# The input:
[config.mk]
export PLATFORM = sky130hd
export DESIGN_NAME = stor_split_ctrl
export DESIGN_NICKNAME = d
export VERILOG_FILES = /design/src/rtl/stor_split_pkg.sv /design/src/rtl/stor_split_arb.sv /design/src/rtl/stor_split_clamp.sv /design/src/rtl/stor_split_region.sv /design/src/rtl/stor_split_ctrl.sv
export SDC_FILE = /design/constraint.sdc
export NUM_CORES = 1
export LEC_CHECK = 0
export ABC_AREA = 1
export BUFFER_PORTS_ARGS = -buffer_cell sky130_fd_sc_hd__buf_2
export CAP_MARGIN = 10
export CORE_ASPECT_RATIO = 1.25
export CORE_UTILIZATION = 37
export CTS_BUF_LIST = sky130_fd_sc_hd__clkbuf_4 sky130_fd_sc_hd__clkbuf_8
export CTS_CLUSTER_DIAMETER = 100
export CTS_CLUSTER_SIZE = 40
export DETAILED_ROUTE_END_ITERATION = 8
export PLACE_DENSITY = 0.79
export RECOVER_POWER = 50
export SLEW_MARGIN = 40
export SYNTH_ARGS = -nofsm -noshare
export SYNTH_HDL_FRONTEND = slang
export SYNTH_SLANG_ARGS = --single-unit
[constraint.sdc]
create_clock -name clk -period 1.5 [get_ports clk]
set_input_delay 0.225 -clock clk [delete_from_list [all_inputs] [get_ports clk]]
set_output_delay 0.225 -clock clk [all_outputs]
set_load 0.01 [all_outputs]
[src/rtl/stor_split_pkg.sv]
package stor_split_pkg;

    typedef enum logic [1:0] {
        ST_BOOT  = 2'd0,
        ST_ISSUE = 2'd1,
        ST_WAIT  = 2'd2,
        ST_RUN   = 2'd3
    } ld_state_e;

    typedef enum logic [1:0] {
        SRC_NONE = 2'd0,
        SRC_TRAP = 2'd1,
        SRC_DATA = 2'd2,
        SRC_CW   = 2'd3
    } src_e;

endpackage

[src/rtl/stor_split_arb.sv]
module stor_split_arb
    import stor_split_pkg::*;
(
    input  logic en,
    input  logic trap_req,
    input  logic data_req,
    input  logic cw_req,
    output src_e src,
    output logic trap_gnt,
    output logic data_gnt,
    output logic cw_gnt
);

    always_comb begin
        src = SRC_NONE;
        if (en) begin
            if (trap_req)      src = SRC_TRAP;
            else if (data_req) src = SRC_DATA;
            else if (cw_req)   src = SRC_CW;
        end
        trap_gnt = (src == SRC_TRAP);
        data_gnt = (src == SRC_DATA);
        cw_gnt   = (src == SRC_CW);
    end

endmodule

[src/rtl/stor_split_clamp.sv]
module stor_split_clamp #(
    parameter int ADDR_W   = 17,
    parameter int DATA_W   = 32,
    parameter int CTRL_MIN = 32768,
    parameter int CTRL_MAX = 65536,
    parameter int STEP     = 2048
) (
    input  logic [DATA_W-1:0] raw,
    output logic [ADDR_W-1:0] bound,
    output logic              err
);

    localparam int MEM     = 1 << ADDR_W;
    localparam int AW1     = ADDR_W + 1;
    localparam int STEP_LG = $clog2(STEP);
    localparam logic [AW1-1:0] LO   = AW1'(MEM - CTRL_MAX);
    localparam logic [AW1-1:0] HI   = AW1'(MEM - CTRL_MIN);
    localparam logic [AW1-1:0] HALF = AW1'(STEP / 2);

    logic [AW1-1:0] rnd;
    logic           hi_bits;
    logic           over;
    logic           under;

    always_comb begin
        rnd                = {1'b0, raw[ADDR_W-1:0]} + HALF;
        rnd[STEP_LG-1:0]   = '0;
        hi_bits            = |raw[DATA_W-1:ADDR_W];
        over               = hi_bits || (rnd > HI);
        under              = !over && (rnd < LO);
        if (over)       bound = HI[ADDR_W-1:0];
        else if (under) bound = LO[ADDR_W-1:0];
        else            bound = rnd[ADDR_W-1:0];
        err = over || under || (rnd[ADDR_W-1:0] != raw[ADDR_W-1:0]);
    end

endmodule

# Task to complete:
Print each entry exactly as it appears above.

# Answer for the task:
[config.mk]
export PLATFORM = sky130hd
export DESIGN_NAME = stor_split_ctrl
export DESIGN_NICKNAME = d
export VERILOG_FILES = /design/src/rtl/stor_split_pkg.sv /design/src/rtl/stor_split_arb.sv /design/src/rtl/stor_split_clamp.sv /design/src/rtl/stor_split_region.sv /design/src/rtl/stor_split_ctrl.sv
export SDC_FILE = /design/constraint.sdc
export NUM_CORES = 1
export LEC_CHECK = 0
export ABC_AREA = 1
export BUFFER_PORTS_ARGS = -buffer_cell sky130_fd_sc_hd__buf_2
export CAP_MARGIN = 10
export CORE_ASPECT_RATIO = 1.25
export CORE_UTILIZATION = 37
export CTS_BUF_LIST = sky130_fd_sc_hd__clkbuf_4 sky130_fd_sc_hd__clkbuf_8
export CTS_CLUSTER_DIAMETER = 100
export CTS_CLUSTER_SIZE = 40
export DETAILED_ROUTE_END_ITERATION = 8
export PLACE_DENSITY = 0.79
export RECOVER_POWER = 50
export SLEW_MARGIN = 40
export SYNTH_ARGS = -nofsm -noshare
export SYNTH_HDL_FRONTEND = slang
export SYNTH_SLANG_ARGS = --single-unit
[constraint.sdc]
create_clock -name clk -period 1.5 [get_ports clk]
set_input_delay 0.225 -clock clk [delete_from_list [all_inputs] [get_ports clk]]
set_output_delay 0.225 -clock clk [all_outputs]
set_load 0.01 [all_outputs]
[src/rtl/stor_split_pkg.sv]
package stor_split_pkg;

    typedef enum logic [1:0] {
        ST_BOOT  = 2'd0,
        ST_ISSUE = 2'd1,
        ST_WAIT  = 2'd2,
        ST_RUN   = 2'd3
    } ld_state_e;

    typedef enum logic [1:0] {
        SRC_NONE = 2'd0,
        SRC_TRAP = 2'd1,
        SRC_DATA = 2'd2,
        SRC_CW   = 2'd3
    } src_e;

endpackage

[src/rtl/stor_split_arb.sv]
module stor_split_arb
    import stor_split_pkg::*;
(
    input  logic en,
    input  logic trap_req,
    input  logic data_req,
    input  logic cw_req,
    output src_e src,
    output logic trap_gnt,
    output logic data_gnt,
    output logic cw_gnt
);

    always_comb begin
        src = SRC_NONE;
        if (en) begin
            if (trap_req)      src = SRC_TRAP;
            else if (data_req) src = SRC_DATA;
            else if (cw_req)   src = SRC_CW;
        end
        trap_gnt = (src == SRC_TRAP);
        data_gnt = (src == SRC_DATA);
        cw_gnt   = (src == SRC_CW);
    end

endmodule

[src/rtl/stor_split_clamp.sv]
module stor_split_clamp #(
    parameter int ADDR_W   = 17,
    parameter int DATA_W   = 32,
    parameter int CTRL_MIN = 32768,
    parameter int CTRL_MAX = 65536,
    parameter int STEP     = 2048
) (
    input  logic [DATA_W-1:0] raw,
    output logic [ADDR_W-1:0] bound,
    output logic              err
);

    localparam int MEM     = 1 << ADDR_W;
    localparam int AW1     = ADDR_W + 1;
    localparam int STEP_LG = $clog2(STEP);
    localparam logic [AW1-1:0] LO   = AW1'(MEM - CTRL_MAX);
    localparam logic [AW1-1:0] HI   = AW1'(MEM - CTRL_MIN);
    localparam logic [AW1-1:0] HALF = AW1'(STEP / 2);

    logic [AW1-1:0] rnd;
    logic           hi_bits;
    logic           over;
    logic           under;

    always_comb begin
        rnd                = {1'b0, raw[ADDR_W-1:0]} + HALF;
        rnd[STEP_LG-1:0]   = '0;
        hi_bits            = |raw[DATA_W-1:ADDR_W];
        over               = hi_bits || (rnd > HI);
        under              = !over && (rnd < LO);
        if (over)       bound = HI[ADDR_W-1:0];
        else if (under) bound = LO[ADDR_W-1:0];
        else            bound = rnd[ADDR_W-1:0];
        err = over || under || (rnd[ADDR_W-1:0] != raw[ADDR_W-1:0]);
    end

endmodule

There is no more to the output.